### [EXERCISE GOAL]
Write out the data again in full, exactly as it reads.

### [INPUT MATERIAL]
-*-

## config.mk

```make
export PLATFORM = sky130hd
export DESIGN_NAME = if_fetch
export DESIGN_NICKNAME = d
export VERILOG_FILES = /design/src/rtl/rv_pkg.sv /design/src/rtl/if_fetch_buf.sv /design/src/rtl/if_fetch.sv
export SDC_FILE = /design/constraint.sdc
export NUM_CORES = 1
export LEC_CHECK = 0
export CAP_MARGIN = 40
export CORE_ASPECT_RATIO = 0.8
export CORE_UTILIZATION = 47
export DETAILED_ROUTE_END_ITERATION = 8
export GPL_ROUTABILITY_DRIVEN = 0
export PLACE_DENSITY = 0.75
export SYNTH_ARGS = -nofsm -noshare
export SYNTH_HDL_FRONTEND = slang
export SYNTH_SLANG_ARGS = --single-unit
```

## constraint.sdc

```tcl
create_clock -name clk -period 7.6 [get_ports clk]
set_input_delay 1.14 -clock clk [delete_from_list [all_inputs] [get_ports clk]]
set_output_delay 1.14 -clock clk [all_outputs]
set_load 0.02 [all_outputs]
```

-*-

### [ANSWER]
## config.mk

```make
export PLATFORM = sky130hd
export DESIGN_NAME = if_fetch
export DESIGN_NICKNAME = d
export VERILOG_FILES = /design/src/rtl/rv_pkg.sv /design/src/rtl/if_fetch_buf.sv /design/src/rtl/if_fetch.sv
export SDC_FILE = /design/constraint.sdc
export NUM_CORES = 1
export LEC_CHECK = 0
export CAP_MARGIN = 40
export CORE_ASPECT_RATIO = 0.8
export CORE_UTILIZATION = 47
export DETAILED_ROUTE_END_ITERATION = 8
export GPL_ROUTABILITY_DRIVEN = 0
export PLACE_DENSITY = 0.75
export SYNTH_ARGS = -nofsm -noshare
export SYNTH_HDL_FRONTEND = slang
export SYNTH_SLANG_ARGS = --single-unit
```

## constraint.sdc

```tcl
create_clock -name clk -period 7.6 [get_ports clk]
set_input_delay 1.14 -clock clk [delete_from_list [all_inputs] [get_ports clk]]
set_output_delay 1.14 -clock clk [all_outputs]
set_load 0.02 [all_outputs]
```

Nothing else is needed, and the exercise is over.